UC San Diego

Purpose

To investigate the relationship between macular ganglion cell-inner plexiform layer (mGCIPL) thickness and estimated macular retinal ganglion cell (RGC) counts in glaucoma.

Design

Observational cohort study.

Participants

Cross-sectional study of 77 healthy, 154 glaucoma suspect, and 159 glaucomatous eyes from the Diagnostic Innovations in Glaucoma Study.

Methods

All eyes underwent 24-2 standard automated perimetry (SAP) and optic nerve and macular imaging using high-definition optical coherence tomography (OCT). The total number of RGCs was estimated using a previously described model that uses SAP and OCT circumpapillary retinal nerve fiber layer (cpRNFL) measurements. The number of macular RGCs was estimated from the temporal cpRNFL and SAP test points within the central 10°.

Main outcome measures

The correlation between mGCIPL thickness and estimates of macular RGC counts.

Results

The average estimated macular RGC count in glaucomatous eyes was 306 010 ± 109 449 cells, which was significantly lower than the estimate of 520 678 ± 106 843 cells in healthy eyes (P < 0.001).

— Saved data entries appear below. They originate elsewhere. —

Source: an optimization exercise on an open RTL-to-GDS flow (aim: small area). Production flows keep margins and buffers that such runs may drop. In this exercise RTL edits were held to simulation tests only and were not proved equivalent to the original. The clock port is modelled as an ideal driver, which makes a skipped or thinned clock tree look cheaper than it is; a real chip needs a root buffer or a tree. Power figures rest on the tool's default switching activity, not on a simulated workload.

<file path="flow/flow/run.sh">
#!/bin/bash
# Own layout flow: the standard layout (standard.sh), with these changes:
#  - Yosys's ABC step maps the combinational logic with an area-oriented script
#    (flow/abc_area_map.script: amap instead of delay-oriented map plus buffering/upsizing),
#  - no full/half-adder cell extraction before ABC (ADDER_MAP_FILE empty),
#  - port buffers are the smallest buffer cell (buf_1),
#  - clock tree: no dummy load cells, and after CTS (flow/post_cts.tcl) one clock buffer
#    from the clock port drives all registers.
# Registers, their names and cell types are those of the standard synthesis.
set -euo pipefail
W=$(pwd)
{
  echo "proc abc {args} { set i [lsearch \$args -script]; if {\$i >= 0} { lset args [expr {\$i+1}] $W/flow/abc_area_map.script }; yosys abc {*}\$args }"
  cat synth_recipe.tcl
} > flow_synth.tcl
sed -e "s#SYNTH_SCRIPT=[^ ]*#SYNTH_SCRIPT=$W/flow_synth.tcl ADDER_MAP_FILE=#" standard.sh > flow_standard.sh
grep -q "flow_synth.tcl ADDER_MAP_FILE=" flow_standard.sh
export BUFFER_PORTS_ARGS="-buffer_cell sky130_fd_sc_hd__buf_1"
export CTS_ARGS="$(cat flow/cts_args.txt)"
export POST_CTS_TCL=$W/flow/post_cts.tcl
export CLOCK_ROOT_CELL=sky130_fd_sc_hd__clkbuf_16
bash flow_standard.sh > flow_standard.log 2>&1
</file>
<file path="flow/flow/abc_area_map.script">
strash
dch
amap
strash
dch
amap
</file>
<file path="flow/flow/cts_args.txt">
-sink_clustering_enable -repair_clock_nets -dont_use_dummy_load
</file>
<file path="flow/flow/post_cts.tcl">
# After clock tree synthesis: the design is small, so the clock root buffer drives every
# register directly. The tree's other buffers are removed and their loads moved to the
# root buffer's net; the root buffer is the cell named in CLOCK_ROOT_CELL (set in run.sh), placed at the centre of the registers. Clock port -> one buffer -> registers.
set block [ord::get_db_block]
set clk_port_net [$block findNet clock]
set root ""
foreach it [$clk_port_net getITerms] {
  set inst [$it getInst]
  if {[string match "*clkbuf*" [[$inst getMaster] getName]]} { set root $inst }
}
if {$root eq ""} { error "post_cts: no clock root buffer found" }
set rootnet [[$root findITerm X] getNet]
set removed 1
while {$removed} {
  set removed 0
  foreach it [$rootnet getITerms] {
    set inst [$it getInst]
    if {$inst == $root} { continue }
    if {![string match "*clkbuf*" [[$inst getMaster] getName]]} { continue }
    set outnet [[$inst findITerm X] getNet]
    foreach sit [$outnet getITerms] {
      if {[$sit getInst] != $inst} { $sit disconnect; $sit connect $rootnet }
    }
    puts "post_cts: removing [$inst getName]"
    odb::dbInst_destroy $inst
    odb::dbNet_destroy $outnet
    set removed 1
    break
  }
}
replace_cell [$root getName] $::env(CLOCK_ROOT_CELL)
# place the root buffer at the centre of its loads (detailed_placement legalizes it)
set sx 0; set sy 0; set n 0
foreach it [$rootnet getITerms] {
  set inst [$it getInst]
  if {$inst == $root} { continue }
  set loc [$inst getLocation]
  incr sx [lindex $loc 0]; incr sy [lindex $loc 1]; incr n
}
if {$n > 0} {
  $root setPlacementStatus PLACED
  $root setLocation [expr {$sx / $n}] [expr {$sy / $n}]
}
puts "post_cts: root [$root getName] drives [llength [$rootnet getITerms]] pins"
estimate_parasitics -placement
detailed_placement
check_placement -verbose
report_clock_min_period
</file>
<file path="flow/standard.sh">
#!/bin/bash
# synth_recipe.tcl (not shown) runs the flow's synth.tcl, then flattens the netlist and writes it again
# the make line also repeats each setting of config.mk as NAME=value (left out here)
make -C /OpenROAD-flow-scripts/flow DESIGN_CONFIG=/design/flow/config.mk WORK_HOME=/design/flow/orfs CLKGATE_MAP_FILE= SYNTH_SCRIPT=/design/flow/synth_recipe.tcl "${@:-finish}"
</file>
<file path="flow/config.mk">
export PLATFORM = sky130hd
export DESIGN_NAME = top_tx
export DESIGN_NICKNAME = top_tx
export VERILOG_FILES = /design/flow/design.v
export SDC_FILE = /design/flow/constraint.sdc
export NUM_CORES = 4
export LEC_CHECK = 0
export ABC_AREA = 1
export CAP_MARGIN = 20
export CORE_MARGIN = 2
export CORE_UTILIZATION = 40
export SLEW_MARGIN = 20
</file>
<file path="flow/constraint.sdc">
create_clock -name core_clock -period 10.0 [get_ports {clock}]
set_input_delay 2.0000 -clock core_clock [delete_from_list [all_inputs] [get_ports {clock}]]
set_output_delay 2.0000 -clock core_clock [all_outputs]
set_load 0.01 [all_outputs]
</file>
Background: an optimization exercise with open tools, aiming at small area and a short achievable clock period. Do not read the settings as production practice. Only simulation tests tie the RTL to the original design; equivalence was not proved.

## DF_Fir_Tree
module DF_Fir_Tree (clk, clk_enable, reset, filter_in, filter_out);
Size: about 260 flip-flops, roughly 52 I/O pins.
Settings: LEC_CHECK=0, CAP_MARGIN=20, CORE_MARGIN=2, CORE_UTILIZATION=40, CTS_CLUSTER_DIAMETER=100, CTS_CLUSTER_SIZE=20, PLACE_DENSITY=0.6, SLEW_MARGIN=60, SYNTH_HIERARCHICAL=1, SYNTH_MINIMUM_KEEP_SIZE=0; clock period 13.0 ns.
run.sh (not shown) runs the stock make flow with config.mk's settings and CLKGATE_MAP_FILE= SYNTH_SCRIPT=/design/flow/synth_recipe.tcl, a recipe that flattens the netlist after the stock synthesis.
Edit:
==> flow/flow/run.sh (new file) <==
#!/bin/bash
# Standard ORFS layout with two changes to how it is optimised:
#  - port buffers use buf_2 instead of the resizer's default pick;
#  - repair_timing aims for extra setup slack on the worst endpoints.
# Everything else (synthesis, floorplan, CTS, routing) is the standard.sh.
set -euo pipefail
bash standard.sh \
  "BUFFER_PORTS_ARGS=-buffer_cell sky130_fd_sc_hd__buf_2" \
  SETUP_SLACK_MARGIN=8.9 \
  TNS_END_PERCENT=10 \
  finish > standard_make.log 2>&1
==> flow/standard.sh (new file) <==
#!/bin/bash
# synth_recipe.tcl (not shown) runs the flow's synth.tcl, then flattens the netlist and writes it again
# the make line also repeats each setting of config.mk as NAME=value (left out here)
make -C /OpenROAD-flow-scripts/flow DESIGN_CONFIG=/design/flow/config.mk WORK_HOME=/design/flow/orfs CLKGATE_MAP_FILE= SYNTH_SCRIPT=/design/flow/synth_recipe.tcl "${@:-finish}"
SLEW_MARGIN = 20   (was 60)
removed: flow/run.sh
What happened: Sequential share of layout area went down by 0.54 points. Utilization increases by 1.5 points. Maximum frequency went up by 10%. Setup slack gains 420 ps.
Edit:
--- a/flow/flow/run.sh
+++ b/flow/flow/run.sh
@@ -7,3 +7,3 @@
 bash standard.sh \
-  "BUFFER_PORTS_ARGS=-buffer_cell sky130_fd_sc_hd__buf_2" \
+  "BUFFER_PORTS_ARGS=-buffer_cell sky130_fd_sc_hd__buf_1" \
   SETUP_SLACK_MARGIN=8.9 \
CTS_BUF_LIST = sky130_fd_sc_hd__clkbuf_8   (was unset)
CTS_CLUSTER_DIAMETER = 80   (was 100)
CTS_CLUSTER_SIZE = 15   (was 20)
After rerunning:
- critical path depth grows by 1
- non-clock buffer count shrinks by 21
- die area is unchanged
- clock-buffer cell count grows by 1
- worst setup slack degrades by 36 ps
- maximum frequency shrinks slightly
- first-iteration DRC count shrinks slightly
Edit:
==> flow/run.sh (new file) <==
#!/bin/bash
# synth_recipe.tcl (not shown) runs the flow's synth.tcl, then flattens the netlist and writes it again
# the make line also repeats each setting of config.mk as NAME=value (left out here)
make -C /OpenROAD-flow-scripts/flow DESIGN_CONFIG=/design/flow/config.mk WORK_HOME=/design/flow/orfs CLKGATE_MAP_FILE= SYNTH_SCRIPT=/design/flow/synth_recipe.tcl finish
CTS_BUF_LIST = unset   (was sky130_fd_sc_hd__clkbuf_8)
CTS_CLUSTER_DIAMETER = 70   (was 80)
CTS_CLUSTER_SIZE = 26   (was 15)
SLEW_MARGIN = 60   (was 20)
removed: flow/flow/run.sh
removed: flow/standard.sh
Outcome: The new run went through all stages and came out clean; design area decreases by 0.44%; sequential share of layout area falls by 0.25 points; clock skew goes down by 22 ps.


## job 101
Starting RTL as in the previous note.
==> flow/config.mk <==
export PLATFORM = sky130hd
export DESIGN_NAME = DF_Fir_Tree
export DESIGN_NICKNAME = DF_Fir_Tree
export VERILOG_FILES = /design/flow/design.v
export SDC_FILE = /design/flow/constraint.sdc
export NUM_CORES = 4
export LEC_CHECK = 0
export CAP_MARGIN = 20
export CORE_MARGIN = 2
export CORE_UTILIZATION = 40
export CTS_CLUSTER_DIAMETER = 100
export CTS_CLUSTER_SIZE = 20
export PLACE_DENSITY = 0.6
export SLEW_MARGIN = 20
export SYNTH_HIERARCHICAL = 1
export SYNTH_MINIMUM_KEEP_SIZE = 0
==> flow/constraint.sdc <==
create_clock -name core_clock -period 13.0 [get_ports {clk}]
set_input_delay 2.6000 -clock core_clock [delete_from_list [all_inputs] [get_ports {clk}]]
set_output_delay 2.6000 -clock core_clock [all_outputs]
set_load 0.01 [all_outputs]
standard.sh (not shown) runs the stock make flow with config.mk's settings and CLKGATE_MAP_FILE= SYNTH_SCRIPT=/design/flow/synth_recipe.tcl, a recipe that flattens the netlist after the stock synthesis.
==> flow/flow/run.sh <==
#!/bin/bash
# Standard ORFS layout with two changes to how it is optimised:
#  - port buffers use buf_2 instead of the resizer's default pick;
#  - repair_timing aims for extra setup slack on the worst endpoints.
# Everything else (synthesis, floorplan, CTS, routing) is the standard.sh.
set -euo pipefail
bash standard.sh \
  "BUFFER_PORTS_ARGS=-buffer_cell sky130_fd_sc_hd__buf_2" \
  SETUP_SLACK_MARGIN=8.9 \
  TNS_END_PERCENT=100 \
  finish > standard_make.log 2>&1
Job 101 did not stop at any stage, and its layout met the timing, DRC and antenna checks.
Relative to job 101, the following input files were edited for job 102:
-- flow/flow/run.sh --
<<< job 101, line 7
bash standard.sh \
  "BUFFER_PORTS_ARGS=-buffer_cell sky130_fd_sc_hd__buf_2" \
  SETUP_SLACK_MARGIN=8.9 \
  TNS_END_PERCENT=100 \
  finish > standard_make.log 2>&1
>>> job 102, line 7
bash standard.sh \
  "BUFFER_PORTS_ARGS=-buffer_cell sky130_fd_sc_hd__buf_2" \
  SETUP_SLACK_MARGIN=9.0 \
  TNS_END_PERCENT=25 \
  finish > standard_make.log 2>&1
--- outcome ---
- Between job 102 and job 101, the difference in total length of routed wires is negligible.
- For global-route usage, job 101 and job 102 come out practically identical.
- Delta (job 102 minus job 101): fraction of area in registers +0.26 points.
Input changes introduced in job 103 (baseline for comparison: job 102):
Settings: swapping 20 for 60 in SLEW_MARGIN.
-- flow/flow/run.sh --
<<< job 102, line 7
bash standard.sh \
  "BUFFER_PORTS_ARGS=-buffer_cell sky130_fd_sc_hd__buf_2" \
  SETUP_SLACK_MARGIN=9.0 \
  TNS_END_PERCENT=25 \
  finish > standard_make.log 2>&1
>>> job 103, line 7
bash standard.sh \
  "BUFFER_PORTS_ARGS=-buffer_cell sky130_fd_sc_hd__buf_2" \
  SETUP_SLACK_MARGIN=8.9 \
  TNS_END_PERCENT=10 \
  finish > standard_make.log 2>&1
==> notes.md <==
- Job 102 has completed all stages; timing, DRC and antenna checks passed.
- Job 103: full flow OK, the timing, DRC and antenna checks passed
- Job 103 ends up with lower first-pass GRT wire length than job 102 does.
- Sort job 103 and job 102 by arrival time at the worst endpoint, ascending, and job 103 comes first.
- Job 102 and job 103 ended up with roughly the same post-route met1 wirelength.
- | worst setup slack | job 103 vs job 102 | 20 ps higher |
- Diff job 103..job 102 | number of detailed-route iterations in the first pass | negligible
- Cell count of the worst hold path in job 103 is 1 above job 102.
[inputs] job 104 vs job 103
Settings: SLEW_MARGIN changed from 60 to 20; PLACE_DENSITY changed from 0.6 to 0.72; CORE_UTILIZATION changed from 40 to 60.
[summary]
- Job 104: full flow OK, the timing, DRC and antenna checks passed
- Of job 104 and job 103, it is job 104 that has the higher met3 layer wire length in the routed design.
- Between job 103 and job 104, the number of global-route vias before repair is lower for job 104.
- The worst hold slack of job 104 is lower than that of job 103.
- Changes observed in job 104 relative to job 103: initial cell density of the core grew by 21 points; global-route wire length before repair moved down; met2 wirelength from detailed routing lower; number of buffers added by the clock tree synthesis step shrank by 2.
- Summary — critical path depth, job 104 relative to job 103: higher, by 1.


== v6 ==
Starting RTL as in the previous note.
clock: 13.0 ns
lec_check: 0
cap_margin: 20
core_margin: 2
core_utilization: 40
cts_buf_list: sky130_fd_sc_hd__clkbuf_8
cts_cluster_diameter: 80
cts_cluster_size: 15
place_density: 0.6
slew_margin: 20
synth_hierarchical: 1
synth_minimum_keep_size: 0
==> flow/flow/run.sh <==
#!/bin/bash
# Standard ORFS layout with two changes to how it is optimised:
#  - port buffers use buf_2 instead of the resizer's default pick;
#  - repair_timing aims for extra setup slack on the worst endpoints.
# Everything else (synthesis, floorplan, CTS, routing) is the standard.sh.
set -euo pipefail
bash standard.sh \
  "BUFFER_PORTS_ARGS=-buffer_cell sky130_fd_sc_hd__buf_2" \
  SETUP_SLACK_MARGIN=8.9 \
  TNS_END_PERCENT=10 \
  finish > standard_make.log 2>&1
v6 ran to completion and came out clean on the timing, DRC and antenna checks.
[inputs] v7 vs v6
==> flow/run.sh (new file) <==
#!/bin/bash
# synth_recipe.tcl (not shown) runs the flow's synth.tcl, then flattens the netlist and writes it again
# the make line also repeats each setting of config.mk as NAME=value (left out here)
make -C /OpenROAD-flow-scripts/flow DESIGN_CONFIG=/design/flow/config.mk WORK_HOME=/design/flow/orfs CLKGATE_MAP_FILE= SYNTH_SCRIPT=/design/flow/synth_recipe.tcl finish
diff --git a/flow/config.mk b/flow/config.mk
--- a/flow/config.mk
+++ b/flow/config.mk
@@ -9,9 +9,6 @@
 export CORE_MARGIN = 2
 export CORE_UTILIZATION = 40
-export CTS_BUF_LIST = sky130_fd_sc_hd__clkbuf_8
-export CTS_CLUSTER_DIAMETER = 80
-export CTS_CLUSTER_SIZE = 15
 export PLACE_DENSITY = 0.6
-export SLEW_MARGIN = 20
+export SLEW_MARGIN = 60
 export SYNTH_HIERARCHICAL = 1
 export SYNTH_MINIMUM_KEEP_SIZE = 0
removed: flow/flow/run.sh
removed: flow/standard.sh
==> comparison <==
NOTE design area v6->v7 decreased slightly
[compare] base=v6 new=v7: non-clock buffer count down 96, clock transition at the registers of the reported paths down 50 ps, critical path data required time down 130 ps, fmax down 19 MHz.
v7 vs. v6: minimum clock period rose 370 ps, count of cells along the worst hold path ~0 delta.


DF_Fir_Tree, a different RTL version from the one above (not shown whole).
For scale: ~260 flip-flops.
==> flow/config.mk <==
export PLATFORM = sky130hd
export DESIGN_NAME = DF_Fir_Tree
export DESIGN_NICKNAME = DF_Fir_Tree
export VERILOG_FILES = /design/flow/design.v
export SDC_FILE = /design/flow/constraint.sdc
export NUM_CORES = 4
export LEC_CHECK = 0
export CAP_MARGIN = 50
export CORE_MARGIN = 2
export CORE_UTILIZATION = 40
export PLACE_DENSITY = 0.6
export SLEW_MARGIN = 80
export SYNTH_HIERARCHICAL = 1
export SYNTH_MINIMUM_KEEP_SIZE = 0
==> flow/constraint.sdc <==
create_clock -name core_clock -period 13.0 [get_ports {clk}]
set_input_delay 2.6000 -clock core_clock [delete_from_list [all_inputs] [get_ports {clk}]]
set_output_delay 2.6000 -clock core_clock [all_outputs]
set_load 0.01 [all_outputs]
run.sh (not shown) runs the stock make flow with config.mk's settings and CLKGATE_MAP_FILE= SYNTH_SCRIPT=/design/flow/synth_recipe.tcl, a recipe that flattens the netlist after the stock synthesis.
Stock flow here: none of the scripts above is used.
The baseline produced a clean layout.
Then changed:
- CAP_MARGIN: 50 -> 20
- SLEW_MARGIN: 80 -> 20
After rerunning: Setup slack got worse by 0.53 ns. Routed wire length is lower by 1.8%. Final cell count decreases by 1.6%. Clock-buffer cell count fell by 9. Register-to-register slack is worse by 0.20 ns. Non-clock buffer count drops by 37.
Then changed:
- CORE_UTILIZATION: 40 -> 65
- PLACE_DENSITY: 0.6 -> 0.75
- SLEW_MARGIN: 20 -> 60
The changed run finished with timing, DRC and antenna clean.
Maximum frequency climbs by roughly a tenth.
Area after synthesis stays the same.
Via count climbs by a few percent.
Design area drops slightly.
Worst hold slack gets better by 0.0053 ns.
Non-clock buffer count climbs by 4.
Then changed:
- CORE_UTILIZATION: 65 -> 40
- CTS_BUF_LIST: not set -> sky130_fd_sc_hd__clkbuf_8
- PLACE_DENSITY: 0.75 -> 0.6
The new run completed with no timing, DRC or antenna violations. Global-route usage falls by 12 points. Die area rose by 61%. Via count went down by 1.0%. Cell count grows by 13%. Wire length grows by 3.7%.


Starting RTL as in the previous note.
clock: 13.0 ns
lec_check: 0
cap_margin: 20
core_margin: 2
core_utilization: 40
cts_buf_list: sky130_fd_sc_hd__clkbuf_4
place_density: 0.6
slew_margin: 60
synth_hierarchical: 1
synth_minimum_keep_size: 0
Then changed:
CTS_BUF_LIST = not set   (was sky130_fd_sc_hd__clkbuf_4)
Core utilization is about the same.
Setup slack improved by 0.14 ns.
Synthesized area is unchanged.
Clock skew is lower by 0.029 ns.
Global-route usage goes down by 0.52 points.
Routed wire length goes down by 1.1%.


RTL: one of the versions met above, not the one the previous note started from.
Size: about 260 flip-flops.
// DF_Fir_Tree
module DF_Fir_Tree (clk, clk_enable, reset, filter_in, filter_out);
clock: 13.0 ns
lec_check: 0
cap_margin: 20
core_margin: 2
core_utilization: 40
cts_cluster_diameter: 100
cts_cluster_size: 20
place_density: 0.6
slew_margin: 40
synth_hierarchical: 1
synth_minimum_keep_size: 0
standard.sh (not shown) runs the stock make flow with config.mk's settings and CLKGATE_MAP_FILE= SYNTH_SCRIPT=/design/flow/synth_recipe.tcl, a recipe that flattens the netlist after the stock synthesis.
==> flow/flow/run.sh <==
#!/bin/bash
# Standard ORFS layout with two changes to how it is optimised:
#  - port buffers use buf_2 instead of the resizer's default pick;
#  - repair_timing aims for extra setup slack on the worst endpoints.
# Everything else (synthesis, floorplan, CTS, routing) is the standard.sh.
set -euo pipefail
bash standard.sh \
  "BUFFER_PORTS_ARGS=-buffer_cell sky130_fd_sc_hd__buf_2" \
  SETUP_SLACK_MARGIN=8.9 \
  TNS_END_PERCENT=10 \
  finish > standard_make.log 2>&1
==> next run, changes <==
--- a/flow/flow/run.sh
+++ b/flow/flow/run.sh
@@ -3 +3 @@
-#  - port buffers use buf_2 instead of the resizer's default pick;
+#  - port buffers use buf_1 instead of the resizer's default pick;
@@ -8 +8 @@
-  "BUFFER_PORTS_ARGS=-buffer_cell sky130_fd_sc_hd__buf_2" \
+  "BUFFER_PORTS_ARGS=-buffer_cell sky130_fd_sc_hd__buf_1" \
Settings changed: CTS_BUF_LIST from default to sky130_fd_sc_hd__clkbuf_8, CTS_CLUSTER_DIAMETER 100 to 80, CTS_CLUSTER_SIZE 20 to 15, SLEW_MARGIN 40 to 20.
- The new run finished with timing, DRC and antenna clean
- area after synthesis stays the same
- synthesized cell count does not change
- worst hold slack improved by 0.0097 ns
- die area does not change
- clock-buffer cell count increases by 2
- utilization decreases by 1.1 points
- routed wire length decreases by about 2.8%
- final cell count decreases by about 0.5%
- critical path depth increases by 2

[separate check: timing with driven ports]
The flow's constraints put no driver on any port. The routed layouts listed below were extracted and timed again, unchanged, in two steps. Step 1: set_driving_cell puts a clkbuf_16 on clk and a buf_2 on each other input, an assumption about the parent block. Step 2 adds t to the input delays and takes it off the output delays; t is the mean of the earliest and latest rising clock arrival at the registers after step 1. Input paths then give back, and output paths get back, about the clock's delay inside the block. a / b / c = no drivers / after step 1 / after step 2; a / b = the first two.
| run | t, ns | slack for setup (ns) | hold slack, ns | pins driven straight from the clock port |
|---|---|---|---|---|
| the first run of note 1 | 0.591 | 8.384 / 8.384 / 8.384 | 0.490 / 0.490 / 0.490 | 1 |
| the second run of note 1 | 0.595 | 8.808 / 8.808 / 8.500 | 0.478 / 0.478 / 0.478 | 1 |
| the third run of note 1 | 0.657 | 8.771 / 8.771 / 8.518 | 0.489 / 0.489 / 0.489 | 1 |
| the fourth run of note 1 | 0.625 | 8.377 / 8.377 / 8.377 | 0.488 / 0.488 / 0.488 | 1 |
| job 101 | 0.594 | 8.837 / 8.837 / 8.528 | 0.483 / 0.483 / 0.483 | 1 |
| job 102 | 0.593 | 8.810 / 8.810 / 8.513 | 0.482 / 0.482 / 0.482 | 1 |
| job 103 | 0.594 | 8.831 / 8.831 / 8.391 | 0.496 / 0.496 / 0.496 | 1 |
| job 104 | 0.569 | 8.803 / 8.803 / 8.355 | 0.487 / 0.487 / 0.487 | 1 |
| v6 | 0.670 | 8.800 / 8.800 / 8.542 | 0.495 / 0.495 / 0.495 | 1 |
| v7 | 0.610 | 8.430 / 8.430 / 8.430 | 0.483 / 0.483 / 0.483 | 1 |
| the first run of note 4 | 0.639 | 8.549 / 8.549 / 8.338 | 0.474 / 0.474 / 0.474 | 1 |
| the second run of note 4 | 0.632 | 8.014 / 8.023 / 7.391 | 0.481 / 0.481 / 0.481 | 1 |
| the third run of note 4 | 0.622 | 8.468 / 8.468 / 8.468 | 0.486 / 0.486 / 0.486 | 1 |
| the fourth run of note 4 | 0.664 | 8.459 / 8.459 / 8.349 | 0.478 / 0.478 / 0.478 | 1 |
| the first run of note 5 | 0.851 | 8.363 / 8.363 / 8.330 | 0.481 / 0.481 / 0.481 | 1 |
| the second run of note 5 | 0.633 | 8.500 / 8.500 / 8.331 | 0.478 / 0.478 / 0.478 | 1 |
| the first run of note 6 | 0.581 | 8.821 / 8.821 / 8.390 | 0.479 / 0.479 / 0.479 | 1 |
| the second run of note 6 | 0.657 | 8.771 / 8.771 / 8.518 | 0.489 / 0.489 / 0.489 | 1 |
After both steps every run listed still meets setup and hold. The setup slack of the second run of note 4, which loses most, moves by +0.009 ns with the drivers and by -0.623 ns with both steps.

Glaucomatous eyes had 41% fewer estimated macular RGCs than healthy eyes and suspects had 21% fewer estimated macular RGCs. There was strong correlation between estimated macular RGC counts and mGCIPL thickness (R(2) = 0.67; P < 0.001). Macular RGC counts performed better than average mGCIPL thickness in discriminating healthy and glaucomatous eyes with receiver operating characteristic curve areas of 0.873 and 0.775, respectively (P = 0.015).

Conclusions

The strong association between estimated macular RGC counts and mGCIPL thickness and the better diagnostic performance of the macular RGC counts compared with mGCIPL thickness provides further evidence that estimates of RGC number from cpRNFL thickness and SAP sensitivity can be used to assess neural losses in glaucoma.